Clinical studies follow established timelines, and the work of preparing site and participant materials typically begins at a predictable point in that process. Most study teams assume writing begins only after the protocol is approved, and often don’t consider alternatives.
Naturally, the best time to write site and participant study materials is after the protocol is finalized. A final protocol is a reliable confirmed source: visit schedules, assessments, procedures, and language will not change without an amendment. Ideally, teams would always wait for this level of stability before writing.
But there are situations where beginning the writing process early can be considered, especially when the protocol is moving through an extended period of internal review, scientific and medical governance review, operational refinements, and final quality checks.
Is Now a Good Time to Start Writing?
Early writing becomes appropriate when the research protocol is stable enough that its core structure is unlikely to change. Once the visit schedule, major assessments, and overall study flow are reasonably established, teams can begin shaping the research materials with the understanding that the content will be reviewed and updated where necessary later.
Getting started early with your digital and print materials helps in two key ways that directly affect timelines and workload:
Momentum
When the protocol is finalized, instead of starting from scratch with a blank page, you’re well into the writing process and closer to the finish line.
Visibility
Early writing is an opportunity to assess formats and word‑count realities and make decisions early. For example, a trifold brochure may need to become a four‑panel piece or even a booklet once you see the level of detail that’s required. Or you might decide it will be more user-friendly to create separate visit guides for the main study and the extension study. This phase also gives designers enough information to begin shaping concepts, and placing draft text into early layouts helps reveal how content will fit and flow.
Practical Tips for Working From a Draft Clinical Trial Protocol
These tips can help keep your drafts accurate while the protocol is still evolving:
- Indicate the source on every document. Add a simple line at the top of each document, such as “Written from protocol version dated [YYYY/MM/DD].” This makes it clear that the content is not final and that it needs to be checked and updated.
- Expect reviewers to work ahead of the protocol. It’s common for reviewers to incorporate changes they know are coming, such as an added visit, an extra blood draw, or a new assessment, even if those updates aren’t yet reflected in the draft protocol. This is why early drafts sometimes contain a mix of protocol language and assumptions, and why each document will need to be checked in its entirety later.
Once the Protocol Is Final
Once the protocol is approved, your materials need to be brought into full alignment. Treating this as a fresh and full review, not a quick patch, ensures your documents accurately reflect the study.
It is important to review every word of every piece, even the simplest items like thank-you cards and appointment cards, to verify their accuracy. And even if you know that the only change between the draft and the final is, say, one more blood draw at Visit 6, resist the temptation to make that single update and call it done. Check everything.
Why Writing Clinical Study Materials From Early Protocol Versions Works
Early writing can help reduce the crush of work that follows protocol approval and give teams the clarity they need to make early decisions about format, flow, and workload.
When handled with a thorough check after the protocol is approved, early writing becomes one of the simplest ways to keep study materials accurate, aligned, and on schedule.
Writing without an approved protocol is not the ideal way to work, and we don’t recommend it as a standard process. But early writing can be effective when it’s supported by clear version control and a disciplined reconciliation process. With the right checks in place once the protocol is approved, teams can use early drafts to maintain momentum without compromising accuracy.
How Imperial Supports Early Writing
Imperial’s writers, editors, and designers work directly from draft protocols when early writing makes sense and the protocol structure is reasonably stable. When the approved protocol arrives, we perform a full reconciliation across every piece to ensure accuracy before materials move into production.

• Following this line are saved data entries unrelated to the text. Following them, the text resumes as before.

[src/rtl/rqsb_pkg.sv]
// Package for the request stream sideband field capture block
package rqsb_pkg;
	// Sideband field positions
	localparam int SB_OFFSET_LSB = 8;
	localparam int SB_ABORT_BIT = 11;
	localparam int SB_HINT_BIT = 12;
	localparam int SB_HTYPE_LSB = 13;
	localparam int SB_WIDTH = 60;
	localparam int PAYLOAD_WIDTH = 256;
	// Register byte addresses
	localparam logic [7:0] ADDR_CTRL = 8'h00;
	localparam logic [7:0] ADDR_FIELDS = 8'h04;
	localparam logic [7:0] ADDR_STATUS = 8'h08;
	localparam logic [7:0] ADDR_MASK = 8'h0C;
	localparam logic [7:0] ADDR_COUNT = 8'h10;
	// Reset values
	localparam logic [1:0] CTRL_RESET = 2'h0;
	localparam logic [2:0] MASK_RESET = 3'h0;
	// Captured first-beat fields
	typedef struct packed {
		logic [2:0] offset;
		logic hint_present;
		logic [1:0] hint_type;
	} rqsb_fields_t;
	// Status bit layout: 0 aborted, 1 abort reported, 2 packet done
	typedef struct packed {
		logic pkt_done;
		logic abort_rep;
		logic aborted;
	} rqsb_events_t;
endpackage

This disciplined approach can help meet timelines and give study teams confidence that all participant and site materials reflect the final approved protocol.
If your protocol is still moving through reviews, it may be a good time for Imperial to begin shaping your materials so you’re not starting from zero when the final version arrives. We’re happy to discuss your timeline and determine whether early writing is appropriate for your study.
Quick Q&A: Common Questions About Early Writing
1. Can study materials be written before the protocol is finalized?
Yes. While the ideal time to write is after approval, early writing can be considered when the protocol’s core structure is stable and the review period is lengthy. The key is understanding that all early drafts will require a full reconciliation once the final protocol arrives.
2. What parts of the protocol need to be stable before early writing begins?
The visit schedule, major assessments, and overall study flow should be reasonably established. These elements shape both digital and print materials, so they need to be far enough along that major structural changes are unlikely.
3. What are the advantages of starting early?
Early writing helps teams maintain momentum and reduces the volume of work that typically accumulates after protocol approval. It also provides early visibility into format, layout, and word-count needs. This is especially helpful for print pieces that require specific space and design considerations.
4. How do teams ensure accuracy if they start from a draft protocol?
Accuracy comes from disciplined version control and a full, line‑by‑line reconciliation once the protocol is approved. Every piece, no matter how simple, should be reviewed against the final protocol to ensure all details match.